All LLM outputs must match strict Pydantic schemas:

```python
class ActionDecision(BaseModel):
    action: ActionType
    reasoning: str
    input: Dict[str, Any]
```

Invalid outputs are rejected and retried.

### State-Driven Decisions

The LLM receives:

- Original goal
- Complete history (last 5 actions)
- Current step count
- Previous failures

This enables learning and adaptation.

## 🎓 What This Project Demonstrates

### For Hiring Managers:

- ✅ Systems architecture and design
- ✅ LLM integration as a system component
- ✅ Error handling and recovery patterns
- ✅ State management
- ✅ Clean code organization
- ✅ Production considerations (cost tracking, limits)

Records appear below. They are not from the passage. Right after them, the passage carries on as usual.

==> src/rtl/idmem_wait.sv <==
// Unified instruction/data memory with LATENCY-cycle access, byte-enable writes and a req/ready/ack handshake.
// One transaction in flight; ready drops from acceptance until the edge after ack.
module idmem_wait #(
  parameter int    DEPTH     = 64,
  parameter int    LATENCY   = 2,
  parameter string INIT_FILE = "memfile.dat"
) (
  input  logic        clk,
  input  logic        reset,
  input  logic        req,
  output logic        ready,
  input  logic        we,
  input  logic [3:0]  be,
  input  logic [31:0] addr,
  input  logic [31:0] wdata,
  output logic        ack,
  output logic [31:0] rdata,
  output logic        err
);

  localparam int AW = $clog2(DEPTH);
  localparam int CW = $clog2(LATENCY + 1);
  localparam logic [CW-1:0] CNT_LOAD = (LATENCY >= 2) ? CW'(LATENCY - 2) : '0;

  typedef enum logic [1:0] {IDLE, WAIT, ACK} state_t;

  state_t          state, state_nx;
  logic [CW-1:0]   cnt, cnt_nx;
  logic            we_q;
  logic [3:0]      be_q;
  logic [31:0]     addr_q, wdata_q;
  logic [31:0]     mem [DEPTH];

  logic            cur_we;
  logic [3:0]      cur_be;
  logic [31:0]     cur_addr, cur_wdata;
  logic            bad_addr;
  logic            commit;
  logic [AW-1:0]   idx;

  assign ready = (state == IDLE) && !reset;
  assign ack   = (state == ACK);

  always_comb begin
    state_nx = state;
    cnt_nx   = cnt;
    case (state)
      IDLE: if (req) begin
        if (LATENCY == 1) begin
          state_nx = ACK;
        end else begin
          state_nx = WAIT;
          cnt_nx   = CNT_LOAD;
        end
      end
      WAIT: if (cnt == '0) state_nx = ACK;
            else           cnt_nx   = cnt - 1'b1;
      ACK:  state_nx = IDLE;
      default: state_nx = IDLE;
    endcase
  end

  // With LATENCY=1 the commit edge is the accepting edge, so the live inputs are used.
  always_comb begin
    cur_we    = we_q;
    cur_be    = be_q;
    cur_addr  = addr_q;
    cur_wdata = wdata_q;
    if (state == IDLE) begin
      cur_we    = we;
      cur_be    = be;
      cur_addr  = addr;
      cur_wdata = wdata;
    end
  end

  // Full 30-bit word index is compared so out-of-range addresses never alias.
  assign bad_addr = (cur_addr[1:0] != 2'b00) || (cur_addr[31:2] >= 30'(DEPTH));
  assign idx      = cur_addr[AW+1:2];
  assign commit   = (state_nx == ACK) && (state != ACK);

  always_ff @(posedge clk) begin
    if (reset) begin
      state   <= IDLE;
      cnt     <= '0;
      we_q    <= 1'b0;
      be_q    <= 4'b0000;
      addr_q  <= '0;
      wdata_q <= '0;
      rdata   <= '0;
      err     <= 1'b0;
    end else begin
      state <= state_nx;
      cnt   <= cnt_nx;
      if (state == IDLE && req) begin
        we_q    <= we;
        be_q    <= be;
        addr_q  <= addr;
        wdata_q <= wdata;
      end
      if (commit) begin
        err   <= bad_addr;
        rdata <= (bad_addr || cur_we) ? 32'h0 : mem[idx];
      end
    end
  end

  always_ff @(posedge clk) begin
    if (!reset && commit && cur_we && !bad_addr) begin
      for (int i = 0; i < 4; i++) begin
        if (cur_be[i]) mem[idx][8*i +: 8] <= cur_wdata[8*i +: 8];
      end
    end
  end

endmodule

==> config.mk <==
export PLATFORM = sky130hd
export DESIGN_NAME = idmem_wait
export DESIGN_NICKNAME = d
export VERILOG_FILES = /design/src/rtl/idmem_wait.sv
export SDC_FILE = /design/constraint.sdc
export NUM_CORES = 2
export LEC_CHECK = 0
export CAP_MARGIN = 20
export CORE_MARGIN = 2
export CORE_UTILIZATION = 37
export DETAILED_ROUTE_END_ITERATION = 6
export PLACE_DENSITY = 0.53
export SETUP_SLACK_MARGIN = 0.1
export SLEW_MARGIN = 10
export SYNTH_ARGS = -nofsm -noshare
export SYNTH_HDL_FRONTEND = slang
export SYNTH_SLANG_ARGS = --single-unit
export TNS_END_PERCENT = 1
==> constraint.sdc <==
create_clock -name clk -period 5.35 [get_ports clk]
set_clock_uncertainty 0.05 [all_clocks]
set_input_delay 1.07 -clock clk [delete_from_list [all_inputs] [get_ports clk]]
set_output_delay 1.07 -clock clk [all_outputs]
set_load 0.05 [all_outputs]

### Not Just Prompt Engineering:

This project shows **engineering discipline**:

- Explicit control flow (not prompt chains)
- Structured interfaces (not free-form text)
- Testable components (separation of concerns)
- Observable behavior (complete state tracking)

## 📈 Future Enhancements

Potential improvements:

- [ ] Add more actions (read_document, database_query)
- [ ] Implement state compression for long tasks
- [ ] Add web UI for real-time visualization
- [ ] Multi-agent coordination
- [ ] Tool learning (let LLM suggest new actions)
- [ ] Parallel action execution
- [ ] Cost optimization with caching

## 📝 License

MIT License - see LICENSE file

## 🤝 Contributing

Contributions welcome! This is a learning project demonstrating autonomous agents.

## 📧 Contact

Built as a demonstration of LLM-based control systems.

---

**Key Insight:** This is not about making the smartest LLM—it's about building a system where an LLM can make reliable decisions within a controlled environment.